Según datos de la Asociación Americana de Automóviles, el fin de semana próximo el flujo de pasajeros que viajarán en avión bajará en todo el país en comparación con otros años.
Esto quiere decir que los supermercados probablemente tendrán más clientela que adquidirá al degollado y desplumado pavo, protagonista de la cena que ha sido adoptada por muchos inmigrantes.
También quiere decir que las familias que por años no festejan la cena en su hogar tendrán que acudir a los recetarios y desempolvar adornos para decorar la mesa.
Bertha Díaz, experta en decoración y estilo de las tiendas Marshalls, asegura que para ello no hay que gastar mucho dinero.
"Antes de sentarnos a hacer una larga lista de nuevos elementos a comprar, hay que ver primero qué tenemos en los anaqueles de la casa", señala. "Hay que hacer un inventario de los manteles, servilletas, platos, cubiertos, bandejas y utensilios para servir los alimentos; vasos, copas y adornos alusivos a la festividad. Y luego hay que seleccionar las cosas que nos sirven para el tipo de cena que deseamos hacer".

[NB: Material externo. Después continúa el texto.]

From an optimization exercise on the open Yosys and OpenROAD flow, aimed at small area, a short achievable clock period and few clock cycles; shortcuts taken in it are not production practice.
At most, simulation tests tie the RTL to the original design; equivalence was not proved.

==> inputs of run F <==
Design systolic_ws_stream, start of the top module:
module systolic_ws_stream (
    input  logic        clk,
    input  logic        rst,
    input  logic        start_i,
    input  logic        reuse_w_i,
    input  logic        w_valid_i,
    input  logic [31:0] w_data_i,
    output logic        w_ready_o,
    input  logic        a_valid_i,
    input  logic [31:0] a_data_i,
    input  logic        a_last_i,
    output logic        a_ready_o,
    output logic        o_valid_o,
    output logic [71:0] o_data_o,
    output logic        busy_o,
    output logic        done_o
);
clock: 7.0 ns
lec_check: 0
cap_margin: 20
core_margin: 2
core_utilization: 40
setup_slack_margin: 4.5
slew_margin: 20
synth_hierarchical: 1
run.sh (not shown) runs the stock make flow with config.mk's settings and CLKGATE_MAP_FILE= SYNTH_SCRIPT=/design/flow/synth_recipe.tcl, a recipe that flattens the netlist after the stock synthesis.
==> run R: changes against run F <==
- SETUP_SLACK_MARGIN: 4.5 -> 4.0
==> qor summary <==
quantity                                                                               run F                     run R
Worst setup path start                                                wgt_q[11][0]$_DFFE_PP_         twoN_q[7]$_DFF_P_
Share of final layout cell area taken by clock buffers and inverters                 0.05063                   0.05520
Largest net degree at the start of global routing                                         66                        48
R2R setup slack                                                                      4.36 ns                   4.03 ns
Critical Path Stages                                                                       6                         5
Fmax achieved                                                                     0.3795 GHz                0.3366 GHz
Outcome                                                     no timing/DRC/antenna violations  no timing/DRC/antenna violations
Number of vias after detailed routing                                                  26340                     25110
Met2 GRT Util                                                                         0.3268                    0.3187
Critical-path cell with the highest stage delay                        sky130_fd_sc_hd__fa_1  sky130_fd_sc_hd__dfxtp_1
Signed area change from the synthesized netlist to the final layout                   25.02%                    12.65%
Initial antenna violation count                                                           14                        12
Met1 Wirelength                                                                     48.48 mm                  47.60 mm
Placed cell areas                                                              0.04139 sq mm             0.04136 sq mm
Number of buffers and inverters on the critical path                                       1                         0
Minimum hold slack                                                                 0.3239 ns                 0.3239 ns
Reg-to-Reg End                                                         cut1c3_p5_2_q$_DFF_P_     cut1c2_p9_4_q$_DFF_P_
Worst endpoint data arrival time                                                     3.14 ns                   3.48 ns
Function was not checked in any run of this note: the RTL went through the layout flow alone.

==> xenon: inputs <==
systolic_ws_stream, a different RTL version from the one above (not shown whole).
==> flow/config.mk <==
export PLATFORM = sky130hd
export DESIGN_NAME = systolic_ws_stream
export DESIGN_NICKNAME = systolic_ws_stream
export VERILOG_FILES = /design/flow/design.v
export SDC_FILE = /design/flow/constraint.sdc
export NUM_CORES = 4
export LEC_CHECK = 0
export CAP_MARGIN = 20
export CORE_MARGIN = 2
export CORE_UTILIZATION = 40
export CTS_CLUSTER_DIAMETER = 120
export CTS_CLUSTER_SIZE = 25
export SETUP_SLACK_MARGIN = 4.43
export SLEW_MARGIN = 20
export SYNTH_HIERARCHICAL = 1
==> flow/constraint.sdc <==
create_clock -name core_clock -period 7.0 [get_ports {clk}]
set_input_delay 1.4000 -clock core_clock [delete_from_list [all_inputs] [get_ports {clk}]]
set_output_delay 1.4000 -clock core_clock [all_outputs]
set_load 0.01 [all_outputs]
standard.sh (not shown) runs the stock make flow with config.mk's settings and CLKGATE_MAP_FILE= SYNTH_SCRIPT=/design/flow/synth_recipe.tcl, a recipe that flattens the netlist after the stock synthesis.
==> flow/flow/run.sh <==
#!/bin/bash
# Own layout flow: the standard ORFS flow (standard.sh, which also runs the
# standard synthesis unchanged), with one change: the buffers that ORFS puts on
# every input and output port are sky130_fd_sc_hd__buf_2 cells instead of the
# delay buffers it picks by default. Each make run logs to its own file here.
set -euo pipefail
bash standard.sh synth > synth.log 2>&1
bash standard.sh "BUFFER_PORTS_ARGS=-buffer_cell sky130_fd_sc_hd__buf_2" finish > layout.log 2>&1
==> inputs of delta, as changes to xenon <==
SETUP_SLACK_MARGIN = 4.47   (was 4.43)
==> notes <==
Global-route usage is about the same in xenon and delta. Sequential share of layout area is about the same in delta and xenon. In core utilization, delta and xenon hardly differ. In count of clock-buffer cells in the layout, xenon and delta do not differ.
==> figures <==
quantity	xenon	delta
Router iterations before antenna repair	8	6
Result of the run	finished clean	finished clean
Vias in the first global route	25,523	25,511
R2R cell count	4	5
Total track usage	20.4%	20.4%
Met2 capacity usage during global routing	32.3%	32.4%
Area taken by flip-flops and latches	15,700 um2	15,800 um2
Multi-input combinational area share	53.7%	53.7%
Routed vias	24,481	24,342
Max incr delay on CP	0.38 ns	0.40 ns
Hold WS	0.328 ns	0.326 ns
Share of the core filled with cells	42.9%	42.9%
Testbench counts of xenon, summed over its fixed seeds: cycles 4,679.
Testbench counts of delta, summed over its fixed seeds: cycles 4,679.

## port drivers added, routing unchanged
No port has a modelled driver above. Below, the same layouts with a new extraction and two added sets of constraints. Step 1, drivers: a clkbuf_16 drives clk and a buf_2 each remaining input, both assumed. Step 2, shift: input delay + t, output delay - t, t = (earliest + latest rising clock arrival at the registers) / 2. This alone moves slack from input paths to output paths. Slacks: ideal / step 1 / step 2; pairs: ideal / step 1.
run | shift t [ns] | setup WS [ns] | worst register clock-pin slew, ns | pins driven straight from the clock port
run F | 0.703 | 4.365 / 4.351 / 3.884 | 0.07 / 0.07 | 1
run R | 0.704 | 4.030 / 4.000 / 3.382 | 0.07 / 0.07 | 1
xenon | 0.659 | 4.488 / 4.419 / 4.162 | 0.12 / 0.12 | 1
delta | 0.656 | 4.493 / 4.425 / 4.181 | 0.12 / 0.12 | 1
After both steps every run listed still meets setup and hold. The setup slack of run R, which loses most, moves by -0.030 ns with the drivers and by -0.648 ns with both steps.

Para los adornos, dice, hay que buscar floreros de vidrio transparente que se acumulan en casa año tras año y que se pueden rellenar de naturaleza muerta, que puede comprarse con poco dinero en las tiendas de materiales para artes manuales.
También hay que limpiar los candelabros que servirán de centro de mesa. De no tenerlos, entonces se pueden comprar veladoras con tonos de la temporada otoñal.
"Las velas no deben tener perfume", aclara. "Ya que será suficiente el aroma natural de los alimentos a ingerir este día".
En cuanto a la vajilla, Patricia Sturlas —propietaria de una escuela en etiqueta y modelaje— dice que esta tiene que ser de porcelana si la cena es elegante, y de cerámica o papel desechable si es informal.
Pero como esta cena es especial, puntualiza, es preferible dejar a un lado la loza de diario y servir los alimentos en platos elegantes y vestir la mesa con un mantel de tela blanca o crema.
"En la mesa elegante, las servilletas tienen que ser también de tela y los cubiertos tienen que ser metálicos; ojalá de plata", indica.
Las servilletas de papel se reservan para la mesa informal que puede vestirse con un mantel de tela o papel desechable de tono anaranjado, amarillo o guinda.
Bertha Díaz manifiesta que la mesa informal puede arreglarse igualmente con manteles individuales. Y como lo ecléctico está de moda, estos no necesitan tener el mismo tono, pero sí el mismo estilo y material.
Si se ponen floreros como centro de mesa, la experta en decoración explica que estos tienen que ser bajos para no bloquear la visión y conversación entre los comensales.
El chef Steve Kasmar, del departamento de artes culinarias del Los Angeles Trade Technical College, sostiene que la decoración más barata y práctica es la que aprovechan los mismos alimentos de la mesa de Acción de Gracias.
"¿Qué más vistoso que un pavo bien decorado con rodajas de calabazas cocinadas, que sean de diferentes colores y especies?", dice. "En esta temporada se encuentran fácilmente en todos los supermercados a bajo precio".
Para darle un color de contraste al pavo, las rodajas de calabaza cocinadas se pueden colocar sobre una cama de col verde con borde morado e intercalarlas con arándanos rojos —cocinados en un poco de agua y azúcar morena— y habichuelas salteadas en ajo y cebolla morada.
El pavo también puede decorarse con rodajas de naranja fresca y arándanos endulzados.
Si el pavo se sirve a la mesa cortado, Karmar dice que la bandeja tiene que estar bien presentada.
La mejor forma es colocando las alas enteras en la parte superior del plato y las piernas en la parte baja, y rellenar la zona media con la pechuga cortada en rodajas dejando un poco de piel.